Foods like french fries don’t fill you up. They also don’t contain other useful nutrients like foods with good fats (like the ones Bellatti mentioned).
Moreover, a review of all the research on saturated fat published in the American Journal of Clinical Nutrition found there was no correlation between saturated fat and heart disease. Similarly, an editorial in the British Journal of Medicine argues the same point and shatters the myth that fat causes obesity and heart disease.
Also, as this Quartz article notes, while effectively making the case for whole milk, our body needs fat to absorb vitamins A and D.
Vitamin A, which benefits your skin, vision, teeth, soft tissue, and mucus membranes, naturally occurs in whole milk, but when the fat is removed, most of the vitamin A content goes with it. Skim, 1%, and 2% milks are now fortified with synthetic vitamin A to bring them back up to whole milk’s level—but still, without the fat, the vitamin A won’t do you much good.

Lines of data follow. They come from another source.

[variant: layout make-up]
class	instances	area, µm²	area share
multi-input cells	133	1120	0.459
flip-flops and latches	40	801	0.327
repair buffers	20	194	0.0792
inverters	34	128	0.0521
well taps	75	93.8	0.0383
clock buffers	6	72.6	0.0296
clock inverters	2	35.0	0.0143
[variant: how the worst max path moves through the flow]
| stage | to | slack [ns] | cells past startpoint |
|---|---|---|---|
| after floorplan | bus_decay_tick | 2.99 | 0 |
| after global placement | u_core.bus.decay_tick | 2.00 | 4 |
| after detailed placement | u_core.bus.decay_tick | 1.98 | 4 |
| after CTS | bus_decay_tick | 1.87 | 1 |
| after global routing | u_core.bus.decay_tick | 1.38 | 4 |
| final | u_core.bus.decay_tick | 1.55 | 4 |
`src/rtl/imm_extend_pipe.sv`:
```
// Registered RISC-V immediate generator: decodes all immediate formats to XLEN and
// buffers results behind a valid/ready handshake with a main + skid register pair.
module imm_extend_pipe #(
    parameter int unsigned XLEN = 32,
    parameter int unsigned CNTW = 8
) (
    input  logic            clk,
    input  logic            rst_n,
    input  logic            flush,
    input  logic            in_valid,
    output logic            in_ready,
    input  logic [31:0]     in_instr,
    input  logic [2:0]      in_immsrc,
    output logic            out_valid,
    input  logic            out_ready,
    output logic [XLEN-1:0] out_immext,
    output logic [31:0]     out_instr,
    output logic            out_illegal,
    output logic [CNTW-1:0] illegal_cnt
);

    typedef enum logic [2:0] {
        FMT_I     = 3'b000,
        FMT_S     = 3'b001,
        FMT_B     = 3'b010,
        FMT_J     = 3'b011,
        FMT_U     = 3'b100,
        FMT_SHAMT = 3'b101,
        FMT_ZIMM  = 3'b110,
        FMT_ILL   = 3'b111
    } fmt_e;

    logic            acc_in;
    logic            acc_out;
    logic [XLEN-1:0] dec_imm;
    logic            dec_ill;
    fmt_e            fmt;

    logic            main_valid;
    logic [XLEN-1:0] main_immext;
    logic [31:0]     main_instr;
    logic            main_illegal;

    logic            skid_valid;
    logic [XLEN-1:0] skid_immext;
    logic [31:0]     skid_instr;
    logic            skid_illegal;

    assign fmt     = fmt_e'(in_immsrc);
    assign acc_in  = in_valid & in_ready;
    assign acc_out = main_valid & out_ready;

    // Sign-fill first, then overwrite the low field; avoids zero-width replications at XLEN=32.
    always_comb begin
        dec_imm = '0;
        dec_ill = 1'b0;
        unique case (fmt)
            FMT_I: begin
                dec_imm        = {XLEN{in_instr[31]}};
                dec_imm[11:0]  = in_instr[31:20];
            end
            FMT_S: begin
                dec_imm        = {XLEN{in_instr[31]}};
                dec_imm[11:0]  = {in_instr[31:25], in_instr[11:7]};
            end
            FMT_B: begin
                dec_imm        = {XLEN{in_instr[31]}};
                dec_imm[12:0]  = {in_instr[31], in_instr[7], in_instr[30:25], in_instr[11:8], 1'b0};
            end
            FMT_J: begin
                dec_imm        = {XLEN{in_instr[31]}};
                dec_imm[20:0]  = {in_instr[31], in_instr[19:12], in_instr[20], in_instr[30:21], 1'b0};
            end
            FMT_U: begin
                dec_imm        = {XLEN{in_instr[31]}};
                dec_imm[31:0]  = {in_instr[31:12], 12'b0};
            end
            FMT_SHAMT: begin
                if (XLEN == 64) dec_imm[5:0] = in_instr[25:20];
                else            dec_imm[4:0] = in_instr[24:20];
            end
            FMT_ZIMM: dec_imm[4:0] = in_instr[19:15];
            FMT_ILL:  dec_ill      = 1'b1;
            default:  dec_ill      = 1'b1;
        endcase
    end

    always_ff @(posedge clk) begin
        if (!rst_n) begin
            main_valid   <= 1'b0;
            main_immext  <= '0;
            main_instr   <= '0;
            main_illegal <= 1'b0;
            skid_valid   <= 1'b0;
            skid_immext  <= '0;
            skid_instr   <= '0;
            skid_illegal <= 1'b0;
        end else if (flush) begin
            main_valid <= 1'b0;
            skid_valid <= 1'b0;
        end else if (!main_valid || acc_out) begin
            if (skid_valid) begin
                main_valid   <= 1'b1;
                main_immext  <= skid_immext;
                main_instr   <= skid_instr;
                main_illegal <= skid_illegal;
                skid_valid   <= acc_in;
                if (acc_in) begin
                    skid_immext  <= dec_imm;
                    skid_instr   <= in_instr;
                    skid_illegal <= dec_ill;
                end
            end else begin
                main_valid <= acc_in;
                if (acc_in) begin
                    main_immext  <= dec_imm;
                    main_instr   <= in_instr;
                    main_illegal <= dec_ill;
                end
            end
        end else if (acc_in) begin
            skid_valid   <= 1'b1;
            skid_immext  <= dec_imm;
            skid_instr   <= in_instr;
            skid_illegal <= dec_ill;
        end
    end

    // Requests arriving during flush are discarded, so they are not counted either.
    always_ff @(posedge clk) begin
        if (!rst_n) begin
            illegal_cnt <= '0;
        end else if (acc_in && !flush && dec_ill && (illegal_cnt != '1)) begin
            illegal_cnt <= illegal_cnt + CNTW'(1);
        end
    end

    assign in_ready    = !skid_valid;
    assign out_valid   = main_valid;
    assign out_immext  = main_immext;
    assign out_instr   = main_instr;
    assign out_illegal = main_illegal;

endmodule

```
`config.mk`:
```
export PLATFORM = sky130hd
export DESIGN_NAME = imm_extend_pipe
export DESIGN_NICKNAME = d
export VERILOG_FILES = /design/src/rtl/imm_extend_pipe.sv
export SDC_FILE = /design/constraint.sdc
export NUM_CORES = 1
export LEC_CHECK = 0
export CAP_MARGIN = 5
export CORE_UTILIZATION = 40
export CTS_BUF_LIST = sky130_fd_sc_hd__clkbuf_2 sky130_fd_sc_hd__clkbuf_4 sky130_fd_sc_hd__clkbuf_8
export CTS_CLUSTER_SIZE = 28
export DETAILED_ROUTE_END_ITERATION = 10
export DONT_BUFFER_PORTS = 1
export GPL_TIMING_DRIVEN = 0
export PLACE_DENSITY = 0.55
export SLEW_MARGIN = 20
export SYNTH_ARGS = -nofsm -noshare
export SYNTH_HDL_FRONTEND = slang
export SYNTH_SLANG_ARGS = --single-unit
```
`constraint.sdc`:
```
create_clock -name clk -period 3.4 [get_ports clk]
set_input_delay 0.34 -clock clk [delete_from_list [all_inputs] [get_ports clk]]
set_output_delay 0.34 -clock clk [all_outputs]
set_load 0.01 [all_outputs]
```
== Word level (Yosys, flattened, before mapping) ==
Index checks and enable logic that the tools add are counted.

* Multiplexer cells: 22
* Eq/ne operators: 9
* Bitwise operators: 4
* Reduce and logical (&&, ||, !) cells: 15
* Add/subtract/negate cells: 1

{| class="wikitable"
|+ Operator list
! operator !! count
|-
| $mux 32 || 10
|-
| $pmux 27 s4 || 1
|-
| $pmux 5 s5 || 1
|-
| $eq 3x3->1 const B || 4
|-
| $mux 1 || 10
|-
| $add 8x1->8 const B || 1
|-
| $ne 8x8->1 const B || 1
|-
| $eq 3x2->1 const B || 2
|-
| $reduce_or 2->1 || 3
|-
| $reduce_bool 2->1 || 2
|-
| $eq 3x1->1 const B || 1
|-
| $logic_and 1x1->1 || 3
|-
| $logic_not 1->1 || 3
|-
| $logic_not 3->1 || 1
|-
| $reduce_and 3->1 || 1
|-
| $and 1x1->1 || 2
|-
| $ne 2x2->1 const B || 1
|-
| $not 1->1 || 2
|-
| $reduce_and 2->1 || 1
|-
| $logic_or 1x1->1 || 1
|}

* Register bits after elaboration: 140
* Output and inout bits: 75
* Bits of input ports: 40

== Longest topological paths before layout ==
* Word-level depth: 6
* Mapped depth: 7
* Gate-level depth less buffers: 5

== Worst setup path before layout ==
OpenSTA, ideal clock, no wires.

* Path type: input-to-reg
* Start point: input port in_immsrc[1]
* End point: register main_immext[18], in the netlist out_immext[18]
* Setup slack: 1956 ps
* Cell stages on the path: 6
* Data arrival time: 1306 ps
* Setup time: 137 ps
* Required time: 3263 ps
* Cells stage by stage: buf_4 > nand2_1 > buf_2 > nor3b_1 > a221oi_1 > o221ai_1

* Cells in the longest elaborated chain, start to end: 5
* Elaborated cells on any way between the ends: 9
* Classes of those cells: eq/ne (4); mux (3); reduce/logical (2)

{| class="wikitable"
|+ Ends and longest elaborated chain
! item !! line !! text
|-
| start: declaration || 13 || <nowiki>input logic [2:0] in_immsrc,</nowiki>
|-
| $eq 3x1->1 or $logic_not 3->1 (tied branches) || 57 || <nowiki>unique case (fmt)</nowiki>
|-
| $reduce_or 2->1 (no source line) || -- ||
|-
| $pmux 27 s4 (*) || 57 ||
|-
| $mux 32 (*) || 115 || <nowiki>if (acc_in) begin</nowiki>
|-
| $mux 32 (*) || 102 || <nowiki>if (skid_valid) begin</nowiki>
|-
| end signal: assignment || 104 || <nowiki>main_immext <= skid_immext;</nowiki>
|-
| end signal: assignment || 116 || <nowiki>main_immext <= dec_imm;</nowiki>
|-
| end: declaration || 40 || <nowiki>logic [XLEN-1:0] main_immext;</nowiki>
|}

Mark *: on every way between the ends. The rest lies on a longest branch, timed or not. The select of a mux whose other input is x is not followed.
A chain may end at the register's enable or synchronous reset.

== Final worst setup path ==
* Start point: register skid_valid
* End point: output port in_ready

* Cells in the longest elaborated chain, start to end: 1

{| class="wikitable"
|+ Ends and longest elaborated chain
! item !! line !! text
|-
| start: declaration || 44 || <nowiki>logic skid_valid;</nowiki>
|-
| start signal: assignment || 107 || <nowiki>skid_valid <= acc_in;</nowiki>
|-
| $logic_not 1->1 || 138 || <nowiki>assign in_ready = !skid_valid;</nowiki>
|-
| end: declaration || 11 || <nowiki>output logic in_ready,</nowiki>
|}

No other way between the ends.

==> metrics.md <==
| Metric | Value |
|---|---|
| Syn Std Cell Area | 0.006070 mm^2 |
| Top cells by area, synth | sky130_fd_sc_hd__dfxtp_1 46%, sky130_fd_sc_hd__mux2i_1 6.9%, sky130_fd_sc_hd__a211oi_1 6.3% |
| Per-cell routed wire length | 20.52 um |
| Outcome | finished, violations left |
| Startpoint of the most critical register-to-register path | skid_valid |
| Cell row count | 44 |
| Worst clock skew on the final layout | 7.769 ps |
| Family of cells with the greatest summed delay on the critical path | buffers and inverters |
| Synth Net Count | 749 |
| Root buf cell | sky130_fd_sc_hd__clkbuf_8 |
| Violations in the final reports | design-rule violations |
| Buffer count from post-CTS setup fixing | 0 |
| Hold crit path type | input pin to register |
| Setup repair after global routing missed its margin | no |
| Crit. Startpoint | skid_valid |
| Crit path kind | register to primary output |
| Number of fill cells | 1434 |
| Min Tclk post-route | 2005 ps |
| Static leakage | 2.259 nW |
| Worst reg2reg endpoint | out_immext[26] |
| Leading area contributor after synthesis | sky130_fd_sc_hd__dfxtp_1 |
| Global-route wire length before repair | 30400 um |
| Leftover overflow at the end of global routing | 0 |
| CTS H-tree lvls | 4 |
| Transition time of the tightest slew-check pin | 748.3 ps |
| EDFF count, synth | 0 |
| Starting Density | 0.4145 |
| Clock insertion delay at the later pin of the skew report | 460 ps |
| Routability-driven placement congestion ratio | 0.8858 |
| CP Capture Point | in_ready |
| Peak clock frequency supported by timing | 0.4988 GHz |
| Top cells by instance count after synthesis | 140 x sky130_fd_sc_hd__dfxtp_1, 94 x sky130_fd_sc_hd__nand2_1, 65 x sky130_fd_sc_hd__a21oi_1, 55 x sky130_fd_sc_hd__nor2_1, 51 x sky130_fd_sc_hd__a211oi_1 |
| Maximum fanout along the worst path | 10 |
| Total Routed Length | 19480 um |
| Post-route ant nets | 0 |
| Async set or reset register ratio after synthesis | 0 |
| Pwr Density | 490.0 mW/mm^2 |
| Number of synthesis warnings | 0 |
| Die Ht | 125.2 um |
| Share of the synthesized area in the top cell type | 0.4618 |
| Series of cell instances along the critical path | buf_6 > inv_1 > clkbuf_1 |
| Final period util | 0.5896 |
| Post-synthesis register bit count | 140 |
| Setup total negative slack | 0 ps |
| Slew Viols, Final | 0 |
| Share of synthesized area occupied by flip-flops and latches | 0.4618 |
| Setup slack on the worst flop-to-flop path | 1460 ps |
| Crit path arrival time | 1660 ps |
| Die Outline Area | 0.01567 mm^2 |
| Most numerous cell in the Yosys netlist | sky130_fd_sc_hd__dfxtp_1 |
| Number of global-route vias before repair | 5326 |
| Critical Path End Type | primary output |
| Nets | 792 |
| Setup-violating endpoint count in the final report | 0 |
| Port bufs | 0 |
| Initial antenna violation count | 0 |
| Overall via count from detail_route | 5547 |
| Largest voltage drop on the vdd net | 230.5 uV |
| Total number of clock tree sinks | 140 |
| Count of buffering cells on the critical path with inverters included | 3 |
| Combined global-route utilization of all metal layers | 0.2548 |
| Cell depth of the worst flop-to-flop path | 7 |
| Area added between synthesis and finish | 14.24% |
| Stages on worst setup path | 3 |
| Worst Setup Start Kind | register |
| Crit-path max cell delay | 500 ps |
| Cts bufs inserted | 17 |
| Clock tree from TritonCTS | built |
| Distinct cells, synth | 41 |
| Chip width | 125.2 um |
| Average cell area after synthesis | 8.573 um^2 |
| Total core area | 0.01464 mm^2 |
| Mean number of vias per cell | 5.845 |
| Largest buffer count on any clock path | 2 |
| Endpoint required time on the critical path | 3060 ps |
| DP Cell Count | 892 |
| Crit path max-delay cell type | sky130_fd_sc_hd__clkbuf_1 |
| Number of hold violations in the final report | 0 |
| DP HPWL | 14110 um |
| Maximum Capacitance Violations | 0 |
| I/O pins | 115 |
| Fraction of final layout cells with drive strength greater than 1 | 0.08901 |
| Number of design rule violations left after detail routing | 44 |
| Pin count of the biggest net entering global routing | 17 |
| TritonRoute pass-1 iters | 8 |
| Drt first-iter violations | 446 |
| Clock input transition at the sequential cells of the worst setup and hold paths | 80 ps |
| Relative slew slack | 0.5011 |
| Number of cells produced by synthesis | 708 |
| Non-filler cells, final | 949 |
| Ys flop type | sky130_fd_sc_hd__dfxtp_1 |
==> metal layers <==
metal	up-vias	GRT usage	share of wire
met4	0	0.1004	0.027
met5	-	0	0
met1	2657	0.3199	0.43
met2	226	0.4081	0.45
li1	2629	-	-
met3	35	0.07831	0.092
==> repair_timing <==
action | in CTS | in global routing
gates resized for setup | 0 | 0
endpoints found under the hold margin | 24 | 0
hold buffers | 24 | 0
==> worst min-delay path by stage <==
| stage | from | end | slack, ps | cells after the start |
|---|---|---|---|---|
| 3_5_place_dp | skid_immext[7] | skid_immext[7] | 450 | 2 |
| 6_report | in_instr[24] | skid_instr[24] | 20 | 2 |
| 3_3_place_gp | skid_instr[14] | skid_instr[14] | 440 | 2 |
| 2_1_floorplan | skid_immext[11] | skid_immext[11] | 440 | 2 |
| 5_1_grt | in_instr[3] | skid_instr[3] | 7 | 2 |
| 4_1_cts | in_instr[17] | skid_instr[17] | 0.6 | 2 |
==> per-stage QoR <==
step / total power [W] / utilization / hold WS [ps] / instance area, um^2 / setup slack [ps]
after global placement: 0.002053 / 0.4302 / 441.5 / 6300 / 1524
after CTS: 0.003421 / 0.4733 / 0.6321 / 6932 / 1382
final: 0.003398 / 0.4735 / 21.53 / 6934 / 1395
after global routing: 0.003526 / 0.4733 / 6.938 / 6932 / 1299
after detailed placement: 0.002060 / 0.4302 / 448.1 / 6300 / 1523
after floorplan: 0.001979 / - / 435.7 / 6070 / 1956
==> sequential cells by signal (all words and copies together), names as in the netlist <==
name,count
out_instr,32
skid_valid,1
skid_instr,32
out_valid,1
skid_illegal,1
illegal_cnt,8
out_immext,32
out_illegal,1
skid_immext,32
==> cell families (layout without fill, tap and decap cells) <==
family	count (synthesis)	count (layout)	synth area share
and+or+nand+nor	259	259	0.2010
DFF	140	140	0.4618
buffers and inverters	72	128	0.05710
other	0	1	0
xor gates and xnor gates	2	2	0.004124
muxes	46	46	0.07668
adders and majority gates	1	1	0.002061
AOI/OAI and AO/OA	188	188	0.1973
==> cell usage in the layout (no fill, tap or decap), types with 8 or more instances in the layout <==
cell	n
sky130_fd_sc_hd__o211ai_1	18
sky130_fd_sc_hd__a211oi_1	51
sky130_fd_sc_hd__dlygate4sd3_1	24
sky130_fd_sc_hd__o221ai_1	8
sky130_fd_sc_hd__dfxtp_1	140
sky130_fd_sc_hd__buf_2	19
sky130_fd_sc_hd__nand3_1	43
sky130_fd_sc_hd__buf_4	8
sky130_fd_sc_hd__nand2_1	94
sky130_fd_sc_hd__clkbuf_8	18
sky130_fd_sc_hd__a21oi_1	65
sky130_fd_sc_hd__mux2i_1	42
sky130_fd_sc_hd__o21ai_0	24
sky130_fd_sc_hd__nor3_1	15
sky130_fd_sc_hd__nor2_1	55
sky130_fd_sc_hd__a221oi_1	8
sky130_fd_sc_hd__and2_1	11
sky130_fd_sc_hd__nor3b_1	16
sky130_fd_sc_hd__clkbuf_1	32
==> where the power goes <==
part | internal, W | switching, W | total (W)
Combinational | 0.000118 | 0.000179 | 0.000297
Sequential | 0.00169 | 0.0000590 | 0.00175
Clock | 0.000671 | 0.000679 | 0.00135
==> area by class of cell <==
cell class / count / area, um^2 / share of cell area
clock buffer: 18 / 247.7 / 0.03573
inverter: 5 / 18.77 / 0.002707
tap: 184 / 230.2 / 0.03320
timing repair buffer: 24 / 240.2 / 0.03464
clock inverter: 14 / 143.9 / 0.02075
sequential: 140 / 2803 / 0.4042
antenna: 1 / 2.502 / 0.0003609
multi-input combinational: 496 / 2920 / 0.4211
buffer: 67 / 327.8 / 0.04728
Power figures use the tool's default switching activity.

Lower-fat milks have a similar problem with vitamin D, which does not occur naturally in milk, but has been added in in the US since the 1930s to promote bone health. You can get vitamin D by spending time in the sun, but depending on your season and location, you might not be getting sufficient amounts. You can supplement your intake with milk, of course, but vitamin D is also fat soluble—no fat, no benefit—so a glass of skim on its own makes for a poor delivery mechanism.
So the fact is that fat won't actually make you fat, unless you eat too much of it. You know, like anything else. You have to beware of fat free, as well, as it often actually contains fat and adds quite a bit of sugar. Instead eat good fats. Here are few good sources of fat:
1. Avocados.
2. Nuts -- walnuts, almonds, pecans, macadamia nuts, but not peanuts (one recent study showed a handful of nuts a day reduced death from all causes by 20 percent).
3. Seeds -- pumpkin, sesame, chia, hemp.
4. Fatty fish, including sardines, mackerel, herring, and wild salmon that are rich in omega-3 fats.
5. Extra virgin olive oil (a large study showed that those who consumed 1 liter a week reduced heart attacks by 30 percent).
6. Enjoy grass-fed or sustainably raised animal products.
7. You can even eat saturated fat like extra virgin coconut butter, which is a great plant-based source of saturated fat that has many benefits. It fuels your mitochondria, is anti-inflammatory, and it doesn't cause problems with your cholesterol. In fact, it may help resolve them.